Marsh gained her PhD from the University of Auckland in 2004 after completing her thesis titled "Ancient banyans, flying foxes and white ginger": five Pacific women writers. She is a professor in the English, Drama and Writing Studies Department at the University of Auckland where she teaches creative writing, and Pacific literature.
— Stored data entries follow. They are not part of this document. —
==> design/flow/design.v <==
module destroyAnimation(
input [9:0] HCounter,
input [9:0] VCounter,
input destroy,
input [32:0] dH,
input [32:0] dV,
input clk,
output reg dRed,
output reg dGreen);
	reg [32:0] hMax = 33'd40;
	reg [32:0] vMax = 33'd40;
	reg [32:0] one = 33'd8;
	reg [32:0] two = 33'd16;
	reg [32:0] three = 33'd24;
	reg [32:0] four = 33'd32;
	always@(dV or dH) begin
		if(clk == 0) begin
			if(VCounter == (dV-vMax) || VCounter == (dV+vMax)) begin
				if(HCounter == dH) begin
					dRed <= 1; dGreen <= 0;
				end else begin
					dRed <= 0; dGreen <= 0;
				end
			end else if(VCounter == (dV-vMax+one) || VCounter == (dV+vMax-one)) begin
				if(HCounter == dH || HCounter == (dH - hMax + one) || HCounter == (dH + hMax - one)) begin
					dRed <= 1; dGreen <= 0;
				end else begin
					dRed <= 0; dGreen <= 0;
				end
			end else if(VCounter == (dV-vMax+two) || VCounter == (dV+vMax-two)) begin
				if(HCounter >= (dH - hMax + two) && HCounter <= (dH + hMax - two)) begin
					dRed <= 1; dGreen <= 0;
				end else begin
					dRed <= 0; dGreen <= 0;
				end
			end else if(VCounter == (dV-vMax+three) || VCounter == (dV+vMax-three)) begin
				if(HCounter >= (dH - hMax + three) && HCounter <= (dH + hMax - three)) begin
					dRed <= 1; dGreen <= 0;
				end else begin
					dRed <= 0; dGreen <= 0;
				end
			end else if(VCounter == (dV-vMax+four) || VCounter == (dV+vMax-four)) begin
				if(HCounter >= (dH - hMax + two) && HCounter <= (dH + hMax - two)) begin
					dRed <= 1; dGreen <= 0;
				end else begin
					dRed <= 0; dGreen <= 0;
				end
			end else if(VCounter == dV) begin
				if(HCounter >= (dH - hMax) && HCounter <= (dH + hMax)) begin
					dRed <= 1; dGreen <= 0;
				end else begin
					dRed <= 0; dGreen <= 0;
				end
			end else begin
				dRed <= 0; dGreen <= 0;
			end
		end else begin
			dRed <= 0; dGreen <= 0;
		end
	end
endmodule
==> design/flow/run.sh <==
#!/bin/bash
# OpenROAD 26Q1-2900-gdf79404cd8, Yosys 0.63+post, stock flow scripts
make -C /OpenROAD-flow-scripts/flow DESIGN_CONFIG=/design/flow/config.mk WORK_HOME=/design/flow/orfs finish
==> design/flow/config.mk <==
export PLATFORM = sky130hd
export DESIGN_NAME = destroyAnimation
export DESIGN_NICKNAME = destroyAnimation
export VERILOG_FILES = /design/flow/design.v
export SDC_FILE = /design/flow/constraint.sdc
export NUM_CORES = 4
export LEC_CHECK = 1
export CORE_UTILIZATION = 40
==> design/flow/constraint.sdc <==
current_design destroyAnimation

set clk_period 14.4
set clk_io_pct 0.2

create_clock -name clk0 -period $clk_period

set non_clock_inputs [all_inputs -no_clocks]
set_input_delay [expr $clk_period * $clk_io_pct] -clock clk0 $non_clock_inputs
set_output_delay [expr $clk_period * $clk_io_pct] -clock clk0 [all_outputs]
==> reports/metrics.yaml <==
status:
  status: "finished clean"
synthesis:
  ys_seq_share: 0
  yosysTopAreaCell: "xnor2_1"
  yosysTopAreaCellShare: 0.113
  synth_warnings: 1
  ys_cells: 1933
  synth.area.top_cells: "xnor2_1, xor2_1, ha_1"
  synthesis.instances: 1933
  syn-cell-area_sq_um: 12700
  netlist-cell-type-count: 109
  ys_area_sq_um: 12700
  avgSynthCellArea_sq_um: 6.58
critical_path:
  critical_path_class: "in2out"
  start_kind: "primary input"
  crit_path_end_kind: "primary output"
  crit_fanout: 21
  worst_ep_required_time_ns: 11.52
  arrival_ns: 9.47
sta:
  period_minus_slack_ns: 12.35
  whs_ns: 6.78
  period_used_share: 0.857
  max_slew_margin: 0.234
  rsz0062_at_grt: "no"
  setup_viol: 0
  tightest_slew_ns: 1.12
  slew_violations: 0
  fin_setup_tns_ns: 0
  fin_ws_ns: 2.05
  hold_viol: 0
  fmax_mhz: 81.0
power_and_ir_drop:
  p_per_area_nw_per_um2: 28.1
  power.leakage_nw: 4.28
  p_int_w: 0.000145
  power_frac_seq: 0
  pwr-share-comb: 1.000
  netSwitchingPower_w: 0.000246
  swShare: 0.629
  clock_power_share: 0
  max-vdd-ir-drop_mv: 0.0237
routing:
  avgRoutedWirePerCell_microns: 22.8
  antennaDiodeCount: 0
  totalWireLength_mm: 53.4
  dr.first_iter.drc_count: 1842
  ant_nets: 0
  drc: 0
  firstDrtPassIters: 8
  vias: 15627
  viasPerCell: 6.68
floorplanning:
  die_area_sq_um: 32500
  num_rows: 64
  core_area_sq_um: 30900
  io-pin-count: 90
  die_h_microns: 180
  die_w_microns: 180
  fp_util: 0.411
layout:
  design_area_sq_um: 13900
  drive_above_1_share: 0.0664
  seqCellArea_sq_um: 0
  areaGrowthSynthToFinish_pct: 9.44
  fillers: 3224
  fin_cells: 2339
  ff_count: 0
  clock_buffers: 0
grt:
  busiest_layer: "met1"
  antenna_found_initial: 0
  use_met3: 0.0620
  gr-usage-met1: 0.517
  globalRouteTotalUtil: 0.322
  overflow: 0
  met2_usage: 0.436
  grt_pass1_wl_mm: 82.1
  grt_pass1_vias: 13517
  grt_start_max_net_pins: 34
job:
  cap_viol_max_count: 0
  tool_warnings: 50
placement:
  dp.cells: 2339
  place_ws_ns: 2.29
  gp_congestion: 1.02
  placed_cell_area_sq_um: 13900
  io_buffer_count: 88
  dpl.hpwl_mm: 43.2
clocking:
  cts_resized: 0
  cts_hold_buf: 0
  post_cts_buffers: 0
hold_path:
  hold_path_class: "in2out"
==> worst max-delay path: stages <==
cell	delay [ns]
clkdlybuf4s50_1	0.45
buf_4	0.26
ha_1	0.51
o21ai_0	0.17
xor2_1	0.51
nand4b_1	0.32
nand2b_1	0.35
xnor2_1	0.18
ha_1	0.31
nand3_1	0.12
nor3_1	0.07
or4_1	0.40
or4_1	0.41
a2111oi_0	0.70
nand4_1	0.36
o311ai_1	0.40
a21oi_1	0.10
a311o_1	0.32
o211ai_1	0.10
a211oi_1	0.11
clkdlybuf4s50_1	0.42
==> metrics by stage <==
step / util / total power, W
2_1_floorplan: - / 0.000260
3_3_place_gp: 0.450 / 0.000379
3_5_place_dp: 0.450 / 0.000380
4_1_cts: 0.450 / 0.000382
5_1_grt: 0.450 / 0.000423
6_report: 0.450 / 0.000391
==> per-layer routing <==
layer	wire length, microns	up-vias
met4	1280	0
met3	5450	71
met1	25700	7346
li1	-	7411
met2	20900	799
met5	0	-
==> logic make-up after synthesis <==
family,synth area share
buf+inv,0.0563
compound gates,0.255
fa+ha+maj,0.0618
simple gates,0.405
other cells,0.000295
mux,0.0237
xor+xnor,0.197
==> power groups by stage <==
stage                 sequential [W]  clock, W  combinational (W)
after global routing               0         0           0.000423
final                              0         0           0.000391
after CTS                          0         0           0.000382
==> path summary, 6_finish.rpt <==
check             start  slack [ns]   end  cells past startpoint
setup / recovery  dH[3]        2.05  dRed                     21
hold / removal      clk        6.78  dRed                      4
==> layout make-up <==
type | count | area (sq um) | share of cell area
multi-input cells | 1765 | 12000 | 0.863
inverters | 38 | 143 | 0.0103
repair buffers | 140 | 1270 | 0.0914
well taps | 396 | 495 | 0.0356
==> synthesized netlist by cell type (all sizes together) (37+ instances only) <==
| library cell | count |
|---|---|
| xnor2 | 165 |
| ha | 62 |
| a21oi | 82 |
| nand3 | 99 |
| xor2 | 118 |
| or4 | 37 |
| nor3 | 110 |
| nor2 | 154 |
| a31oi | 43 |
| clkbuf | 79 |
| nand2 | 157 |
| inv | 38 |
| nor4 | 79 |
| nand4 | 69 |
| o21ai | 68 |
| buf | 51 |
==> layout by cell type, fill, tap and decap left out, types with 38 or more instances in the layout <==
cell,count
nor2_1,153
o21ai_0,63
clkdlybuf4s50_1,88
nor3_1,108
inv_1,38
nand3_1,98
xor2_1,118
ha_1,62
buf_4,52
nand4_1,69
nor4_1,71
a31oi_1,43
a21oi_1,82
nand2_1,153
xnor2_1,164
Power and IR drop assume default switching activity.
Marsh's notable students include Robert Sullivan.

Marsh has edited the Pasifika poetry section of the New Zealand Electronic Poetry Centre.
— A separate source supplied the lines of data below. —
**flow/design.v**
```verilog
module HorizentalVerticalControl (
	input normalCLK,
	output reg [9:0] HControl=0,
	output reg [9:0] VControl=0
);
	always @ (posedge normalCLK)
		begin 
			if (HControl < 800) 
				begin 
					HControl <= HControl + 1;
				end
			else 
				begin 
					HControl <= 0;
					if(VControl < 525) begin
						VControl <= VControl + 1;
					end
					else begin 
						VControl <= 0;
					end
				end
		end
endmodule
```
**flow/run.sh**
```bash
#!/bin/bash
# OpenROAD 26Q1-2900-gdf79404cd8, Yosys 0.63+post, stock flow scripts
make -C /OpenROAD-flow-scripts/flow DESIGN_CONFIG=/design/flow/config.mk WORK_HOME=/design/flow/orfs finish
```
**flow/config.mk**
```make
export PLATFORM = sky130hd
export DESIGN_NAME = HorizentalVerticalControl
export DESIGN_NICKNAME = HorizentalVerticalControl
export VERILOG_FILES = /design/flow/design.v
export SDC_FILE = /design/flow/constraint.sdc
export NUM_CORES = 4
export LEC_CHECK = 1
export CORE_AREA = 10 10 89 89
export DIE_AREA = 0 0 99 99
```
**flow/constraint.sdc**
```tcl
current_design HorizentalVerticalControl

set clk_period 2.9
set clk_io_pct 0.2

create_clock -name clk0 -period $clk_period [get_ports {normalCLK}]

set non_clock_inputs [all_inputs -no_clocks]
set_input_delay [expr $clk_period * $clk_io_pct] -clock clk0 $non_clock_inputs
set_output_delay [expr $clk_period * $clk_io_pct] -clock clk0 [all_outputs]
```
==> results_dict.tcl <==
# place-and-route summary
set metrics [dict create \
    leakage_nw 0.452 \
    insertion_delay_ps 260 \
    dp_cells 188 \
    r2r_end "VControl[2]$_SDFFCE_PP0P_" \
    synthTopCellsByCount "10 x dfxtp_1, 10 x edfxtp_1, 8 x a21oi_1, 8 x nand3_1, 8 x o21ai_0" \
    hold_viol 0 \
    ios 21 \
    finalPower_mw 0.509 \
    tns_ps 0 \
    dp_worst_setup_slack_ps 1050 \
    overflow 0 \
    ant_nets 0 \
    maxSlewViolCount 0 \
    vdd_drop_max_v 0.000208 \
    post-cts-setup-buffers 0 \
    hold_buffers 0 \
    firstDrtPassIters 3 \
    worstSetupPathType "reg2out" \
    status "finished, final reports clean" \
    worst_slack_ps 991 \
    power.density_nw_per_um2 392 \
    path_buffers 1 \
    syn2layout_area_growth_pct 35.7 \
    yosysWarningCount 1 \
    fin_crit_ps 1910 \
    r2r_slack_ps 1040 \
    crit_path_cell_trace "clkdlybuf4s50_1" \
    cp_num_cells 1 \
    cp-endpoint "VControl[2]" \
    ff_type "edfxtp_1" \
    ys_area_um2 957 \
    final-seq-area_um2 500 \
    grt.total_usage_pct 4.58 \
    drc_errors 0 \
    setup_viol 0 \
    crit_arrival_ps 1330 \
    drt_iter0_markers 30 \
    die_w_um 99 \
    warnings 26 \
    synthCells 94 \
    grt_first_pass_wirelength_um 3750 \
    design.core.area_um2 5990 \
    cts.sink_count 20 \
    async_flop_share_pct 0 \
    mi_logic_area_um2 423 \
    fp-row-count 28 \
    largest_area_cell "edfxtp_1" \
    dp_hpwl_um 1570 \
    period_used_pct 65.8 \
    synth-seq-cells 20 \
    chip_area_um2 9800 \
    crit_family "buffers and inverters" \
    tritoncts "yes" \
    die_y_um 99 \
    stdcell_count 192 \
    cp_slowest_cell "clkdlybuf4s50_1" \
    rr_worst_depth 5 \
    fin_skew_ps 0.680 \
    hold_path_class "reg2reg" \
    worstSetupStartpoint "VControl[2]$_SDFFCE_PP0P_" \
    clockBufferDepth 2 \
    grt_pass1_vias 730 \
    top_area_share_pct 31.4 \
    critPathMaxFanout 8 \
    ys_seq_share_pct 52.3 \
    syn_area_per_cell_um2 10.2 \
    gp_congestion 0.804 \
    fillers 643 \
    slowest_delay_ps 550 \
    cts_root_buffer "clkbuf_8" \
    fp_util_pct 16.0 \
    grt_max_degree 18 \
    cap_violations 0 \
    area_leaders "edfxtp_1 31%, dfxtp_1 21%, a21oi_1 4.2%" \
    yosysCellCount 94 \
    ctsResizeCount 0 \
    required_ps 2320 \
    vias_per_cell 4.01 \
    numPortBuffers 20 \
    r2r_start "VControl[0]$_SDFFCE_PP0P_" \
    synthesis.area_um2 957 \
    diodes 0 \
    cts.clk_slew.worst_paths_ps 80 \
    endpoint_kind "output port" \
    tightest_slew_ps 680 \
    numCtsBuffers 3 \
    final_layout_size_suffix_gt1_share_pct 6.84 \
    synth-edff-count 10 \
    wirelength_um 2190 \
    wl_per_cell_um 11.4 \
    crit_path_start_kind "register" \
    vias 769 \
    synth_cell_types 30 \
    max_freq_mhz 524 \
    htree_levels 1 \
    rsz0062_at_grt "false" \
    antenna_found_initial 0 \
    slew_headroom_pct 54.4 \
]
[report_power, final]
group	internal [mW]	switching [mW]	leakage, nW	total [mW]
combinational	0	0	0.226	0.000000226
sequential	0.293	0	0.197	0.293
clock	0.121	0.0945	0.0288	0.215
In 2015, Marsh won the Literary Death Match for poets at the Australia and New Zealand Literary Festival in London.

In 2016, Marsh composed and performed the poem "Unity" for Queen Elizabeth II at Westminster Abbey to mark Commonwealth Day.
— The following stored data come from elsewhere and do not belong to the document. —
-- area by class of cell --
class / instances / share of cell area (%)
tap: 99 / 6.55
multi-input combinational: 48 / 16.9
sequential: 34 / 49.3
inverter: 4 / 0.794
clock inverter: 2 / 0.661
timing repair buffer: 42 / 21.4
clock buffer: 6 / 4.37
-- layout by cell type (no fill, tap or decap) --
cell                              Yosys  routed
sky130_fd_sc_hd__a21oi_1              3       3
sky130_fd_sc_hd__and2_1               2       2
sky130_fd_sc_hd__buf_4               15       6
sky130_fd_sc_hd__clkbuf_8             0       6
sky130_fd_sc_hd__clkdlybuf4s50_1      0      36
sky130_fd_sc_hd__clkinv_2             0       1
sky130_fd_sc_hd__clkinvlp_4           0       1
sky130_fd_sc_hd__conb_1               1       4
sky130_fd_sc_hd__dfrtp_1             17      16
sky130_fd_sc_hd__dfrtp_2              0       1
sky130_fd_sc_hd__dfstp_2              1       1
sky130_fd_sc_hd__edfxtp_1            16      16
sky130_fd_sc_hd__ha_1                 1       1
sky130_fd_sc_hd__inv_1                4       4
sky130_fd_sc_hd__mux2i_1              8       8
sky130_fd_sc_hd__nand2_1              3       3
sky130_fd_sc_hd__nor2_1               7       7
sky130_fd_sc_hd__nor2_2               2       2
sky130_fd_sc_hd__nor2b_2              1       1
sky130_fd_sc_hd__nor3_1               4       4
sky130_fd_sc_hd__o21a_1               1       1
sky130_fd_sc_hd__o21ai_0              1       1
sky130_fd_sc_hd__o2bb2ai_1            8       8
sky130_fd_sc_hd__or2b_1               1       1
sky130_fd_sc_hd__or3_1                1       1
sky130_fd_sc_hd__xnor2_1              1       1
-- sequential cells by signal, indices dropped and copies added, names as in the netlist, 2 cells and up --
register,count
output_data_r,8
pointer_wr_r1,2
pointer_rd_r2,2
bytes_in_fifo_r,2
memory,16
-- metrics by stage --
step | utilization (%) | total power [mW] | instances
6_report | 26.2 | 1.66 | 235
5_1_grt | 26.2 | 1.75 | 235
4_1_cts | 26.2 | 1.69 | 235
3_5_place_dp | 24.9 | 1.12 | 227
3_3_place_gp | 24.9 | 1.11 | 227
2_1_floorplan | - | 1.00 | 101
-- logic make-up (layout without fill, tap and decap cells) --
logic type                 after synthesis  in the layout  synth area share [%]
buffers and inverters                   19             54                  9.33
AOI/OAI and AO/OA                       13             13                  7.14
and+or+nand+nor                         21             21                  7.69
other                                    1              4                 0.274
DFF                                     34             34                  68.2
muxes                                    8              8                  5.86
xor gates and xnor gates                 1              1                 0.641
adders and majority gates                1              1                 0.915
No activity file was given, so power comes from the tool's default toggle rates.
## flow/config.mk

```make
export PLATFORM = sky130hd
export DESIGN_NAME = RequestController
export DESIGN_NICKNAME = RequestController
export VERILOG_FILES = /design/flow/design.v
export SDC_FILE = /design/flow/constraint.sdc
export NUM_CORES = 4
export LEC_CHECK = 1
export CORE_AREA = 10 10 447 447
export DIE_AREA = 0 0 457 457
```

## flow/constraint.sdc

```tcl
current_design RequestController

set clk_period 16.4
set clk_io_pct 0.2

create_clock -name clk0 -period $clk_period [get_ports {clk}]

set non_clock_inputs [all_inputs -no_clocks]
set_input_delay [expr $clk_period * $clk_io_pct] -clock clk0 $non_clock_inputs
set_output_delay [expr $clk_period * $clk_io_pct] -clock clk0 [all_outputs]
```

## flow/design.v

```verilog
module RequestController( 
                        input           clk,
                        input           rst,
                        input           af_full,
                        input           wdf_full,
                        input           rdf_valid,
                       input            i_rdf_rd_en,
                       input [2:0]      i_af_cmd_din,
                       input [30:0]     i_addr_din,
                       input            i_af_wr_en,
                       input [127:0]    i_wdf_din,
                       input [15:0]     i_wdf_mask_din,
                       input            i_wdf_wr_en,
                       input            i_stall,
                       input            d_rdf_rd_en,
                       input [2:0]      d_af_cmd_din,
                       input [30:0]     d_addr_din,
                       input            d_af_wr_en,
                       input [127:0]    d_wdf_din,
                       input [15:0]     d_wdf_mask_din,
                       input            d_wdf_wr_en,
                       input            d_stall,
                       input [30:0]     line_addr_din,
                       input            line_af_wr_en,
                       input [127:0]    line_wdf_din,
                       input [15:0]     line_wdf_mask_din,
                       input            line_wdf_wr_en,
                       input [30:0]     bypass_addr_din,
                       input            bypass_af_wr_en,
                       input [127:0]    bypass_wdf_din,
                       input [15:0]     bypass_wdf_mask_din,
                       input            bypass_wdf_wr_en,
                       input [30:0]     filler_addr_din,
                       input            filler_af_wr_en,
                       input [127:0]    filler_wdf_din,
                       input [15:0]     filler_wdf_mask_din,
                       input            filler_wdf_wr_en,
                       input            cmd_rdf_rd_en,
                       input            cmd_af_wr_en,
                       input [30:0]     cmd_addr_din,
                       input            pixel_rdf_rd_en,
                       input            pixel_af_wr_en,
                       input [30:0]     pixel_addr_din,
                       output             rdf_rd_en,
                       output reg [2:0]   af_cmd_din,
                       output reg [30:0]  addr_din,
                       output reg         af_wr_en,
                       output reg [127:0] wdf_din,
                       output reg [15:0]  wdf_mask_din,
                       output reg         wdf_wr_en,
                       output             i_rdf_valid,
                       output             i_af_full,
                       output             i_wdf_full,
                       output             d_rdf_valid,
                       output             d_af_full,
                       output             d_wdf_full,
                       output             line_af_full,
                       output             line_wdf_full,
                       output             bypass_af_full,
                       output             bypass_wdf_full,
                       output             filler_af_full,
                       output             filler_wdf_full,
                       output             pixel_rdf_valid,
                       output             pixel_af_full,
                       output 			cmd_rdf_valid,
                       output 			cmd_af_full
                       );
    localparam NO_ACCESS     = 3'b000;
    localparam D_ACCESS      = 3'b001;
    localparam I_ACCESS      = 3'b010;
    localparam FILLER_ACCESS = 3'b011;
    localparam LINE_ACCESS   = 3'b100;
    localparam PIXEL_ACCESS  = 3'b101;
    localparam BYPASS_ACCESS = 3'b110;
    localparam CMD_ACCESS 	 = 3'b111;
    reg  [2:0]  fifo_access;
    reg [10:0]  icache_req_num;
    reg [1:0]   icache_req_valid;
    reg [10:0]  dcache_req_num;
    reg [1:0]   dcache_req_valid;
    reg [10:0]  cmd_req_num;
    reg [1:0]   cmd_req_valid;
    reg [10:0]  issued_reads;
    reg [11:0]  serviced_reads;  
    wire fetch_issued;
    assign fetch_issued = af_wr_en && af_cmd_din == 3'b001 && !af_full && !wdf_full;
    always @(posedge clk) begin
        if(rst)
            issued_reads <= 11'b0;
        else if(fetch_issued)
            issued_reads <= issued_reads + 11'b1;
        else
            issued_reads <= issued_reads;
        if(rst)
            serviced_reads <= 12'b0;
        else if(rdf_valid)
            serviced_reads <= serviced_reads + 1;
        else
            serviced_reads <= serviced_reads;
        if(rst) begin
            icache_req_num <= 10'b0;
            icache_req_valid <= 2'b0;
        end else if(fifo_access == I_ACCESS && fetch_issued) begin
            icache_req_num <= issued_reads;
            icache_req_valid <= 2'b10;
        end else if(icache_req_num == serviced_reads[11:1] && icache_req_valid != 2'b00 && rdf_valid) begin
            icache_req_num <= icache_req_num;
            icache_req_valid <= icache_req_valid - 1;
        end else begin
            icache_req_num <= icache_req_num;
            icache_req_valid <= icache_req_valid;
        end
        if(rst) begin
            dcache_req_num <= 10'b0;
            dcache_req_valid <= 2'b0;
        end else if(fifo_access == D_ACCESS && fetch_issued) begin
            dcache_req_num <= issued_reads;
            dcache_req_valid <= 2'b10;
        end else if(dcache_req_num == serviced_reads[11:1] && dcache_req_valid != 2'b0 && rdf_valid) begin
            dcache_req_num <= dcache_req_num;
            dcache_req_valid <= dcache_req_valid - 1;
        end else begin
            dcache_req_num <= dcache_req_num;
            dcache_req_valid <= dcache_req_valid;
        end
        if(rst) begin
            cmd_req_num <= 10'b0;
            cmd_req_valid <= 2'b0;
        end else if(fifo_access == CMD_ACCESS && fetch_issued) begin
            cmd_req_num <= issued_reads;
            cmd_req_valid <= 2'b10;
        end else if(cmd_req_num == serviced_reads[11:1] && cmd_req_valid != 2'b0 && rdf_valid) begin
            cmd_req_num <= cmd_req_num;
            cmd_req_valid <= cmd_req_valid - 1;
        end else begin
            cmd_req_num <= cmd_req_num;
            cmd_req_valid <= cmd_req_valid;
        end
    end
    wire i_read, d_read, cmd_read;
    assign i_read = icache_req_valid != 2'b00 && icache_req_num == serviced_reads[11:1];
    assign d_read = dcache_req_valid != 2'b00 && dcache_req_num == serviced_reads[11:1];
    assign cmd_read = cmd_req_valid != 2'b00 && cmd_req_num == serviced_reads[11:1];
    assign rdf_rd_en = i_read ? i_rdf_rd_en :
                       d_read ? d_rdf_rd_en :
                       cmd_read ? cmd_rdf_rd_en:
                       pixel_rdf_rd_en;
    assign i_rdf_valid =  i_read ? rdf_valid : 1'b0;
    assign d_rdf_valid =  d_read ? rdf_valid : 1'b0;
    assign cmd_rdf_valid = cmd_read ? rdf_valid : 1'b0;
    assign pixel_rdf_valid = (i_read || d_read || cmd_read) ? 1'b0 : rdf_valid;
    reg line_reserved;
    reg filler_reserved;
    reg bypass_reserved;
    wire reserved;
    assign reserved = filler_reserved || line_reserved || bypass_reserved;
    always @(posedge clk) begin
        if(rst) 
            line_reserved <= 1'b0;
        else if (fifo_access == LINE_ACCESS && !wdf_full && !af_full) 
            line_reserved <= line_reserved + 1'b1;
        if(rst)
            bypass_reserved <= 1'b0;
        else if(fifo_access == BYPASS_ACCESS && !wdf_full && !af_full)
          bypass_reserved <= 1'b0;
        if(rst)
            filler_reserved <= 1'b0;
        else if(fifo_access == FILLER_ACCESS && !wdf_full && !af_full)
            filler_reserved <= filler_reserved + 1'b1;
    end
    always @(*) begin
        if((i_af_wr_en || i_wdf_wr_en) && !reserved) begin
            fifo_access  = I_ACCESS;
            af_cmd_din   = i_af_cmd_din;
            addr_din     = i_addr_din;
            af_wr_en     = i_af_wr_en && (!wdf_full &&  !af_full);
            wdf_din      = i_wdf_din;
            wdf_mask_din = i_wdf_mask_din;
            wdf_wr_en    = i_wdf_wr_en && (!wdf_full && !af_full);
        end
        else if((d_af_wr_en || d_wdf_wr_en) && !reserved) begin
            fifo_access  = D_ACCESS;
            af_cmd_din   = d_af_cmd_din;
            addr_din     = d_addr_din;
            af_wr_en     = d_af_wr_en && (!wdf_full && !af_full);
            wdf_din      = d_wdf_din;
            wdf_mask_din = d_wdf_mask_din;
            wdf_wr_en    = d_wdf_wr_en && (!wdf_full && !af_full);
        end
        else if((cmd_af_wr_en) && !reserved) begin
            fifo_access  = CMD_ACCESS;
            af_cmd_din   = 3'b001;
            addr_din     = cmd_addr_din;
            af_wr_en     = cmd_af_wr_en && !af_full && !wdf_full;
            wdf_din      = 128'bx;  
            wdf_mask_din = 16'hFFFF;  
            wdf_wr_en    = 1'b0;  
        end
        else if(pixel_af_wr_en && !filler_reserved && !line_reserved && !bypass_reserved) begin
            fifo_access  = PIXEL_ACCESS;
            af_cmd_din   = 3'b001;
            addr_din     = pixel_addr_din;
            af_wr_en     = pixel_af_wr_en && !af_full && !wdf_full;
            wdf_din      = 128'bx;  
            wdf_mask_din = 16'hFFFF;  
            wdf_wr_en    = 1'b0;  
        end
        else if((filler_af_wr_en || filler_wdf_wr_en) && !line_reserved && !bypass_reserved) begin
            fifo_access  = FILLER_ACCESS;
            af_cmd_din   = 3'b000;
            addr_din     = filler_addr_din;
            af_wr_en     = filler_af_wr_en && !wdf_full && !af_full;
            wdf_din      = filler_wdf_din;
            wdf_mask_din = filler_wdf_mask_din;
            wdf_wr_en    = filler_wdf_wr_en && !wdf_full && !af_full;
        end
        else if((line_af_wr_en || line_wdf_wr_en) && !filler_reserved && !bypass_reserved) begin
            fifo_access  = LINE_ACCESS;
            af_cmd_din   = 3'b000;
            addr_din     = line_addr_din;
            af_wr_en     = line_af_wr_en && !wdf_full && !af_full;
            wdf_din      = line_wdf_din;
            wdf_mask_din = line_wdf_mask_din;
            wdf_wr_en    = line_wdf_wr_en && !wdf_full && !af_full;
        end
        else begin 
            fifo_access  = NO_ACCESS;
            af_cmd_din   = i_af_cmd_din;
            addr_din     = i_addr_din;
            af_wr_en     = 1'b0;
            wdf_din      = i_wdf_din;
            wdf_mask_din = i_wdf_mask_din;
            wdf_wr_en    = 1'b0;
        end
    end
    assign i_af_full = fifo_access == I_ACCESS ?  af_full || wdf_full : 1'b1; 
    assign i_wdf_full = fifo_access == I_ACCESS ? wdf_full || af_full : 1'b1;
    assign d_af_full  = fifo_access == D_ACCESS ?  af_full || wdf_full : 1'b1;
    assign d_wdf_full = fifo_access == D_ACCESS ? wdf_full || af_full : 1'b1;
    assign filler_af_full  = fifo_access == FILLER_ACCESS  ? wdf_full || af_full : 1'b1;
    assign filler_wdf_full = fifo_access == FILLER_ACCESS  ? wdf_full || af_full : 1'b1;
    assign line_af_full  = fifo_access == LINE_ACCESS  ? af_full || wdf_full : 1'b1;
    assign line_wdf_full = fifo_access == LINE_ACCESS  ? wdf_full || af_full : 1'b1;
    assign bypass_af_full  = fifo_access == BYPASS_ACCESS  ? af_full || wdf_full : 1'b1;
    assign bypass_wdf_full = fifo_access == BYPASS_ACCESS  ? wdf_full || af_full : 1'b1;
    assign pixel_af_full  = fifo_access == PIXEL_ACCESS  ? af_full || wdf_full : 1'b1;
    assign cmd_af_full  = fifo_access == CMD_ACCESS  ? af_full || wdf_full : 1'b1;
endmodule
```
In August 2017, Marsh was named the New Zealand Poet Laureate for 2017–2019. Her collection, Tightrope, also made the long-list for the Ockham New Zealand Book Awards for Best Book of Poetry 2018.

In the 2019 New Year Honours, Marsh was appointed an Officer of the New Zealand Order of Merit, for services to poetry, literature and the Pacific community. In 2019, she was elected a Fellow of the Royal Society of New Zealand.

In August 2020, Marsh's book, Mophead, was the supreme winner at the New Zealand Book Awards for Children and Young Adults, and also won the Margaret Mahy Book of the Year and Elsie Locke Award for Non-fiction. In October 2020 Mophead won three awards at the Publishers Association of New Zealand Book Design Awards – the Gerard Reid Award for Best Book, Best children's book and the PANZ People’s Choice Award – recognising the design skills of Vida Kelly. Her 2020 book, Mophead Tu, was shortlisted for the Elsie Locke Award for Nonfiction at the 2021 New Zealand Book Awards for Children and Young Adults.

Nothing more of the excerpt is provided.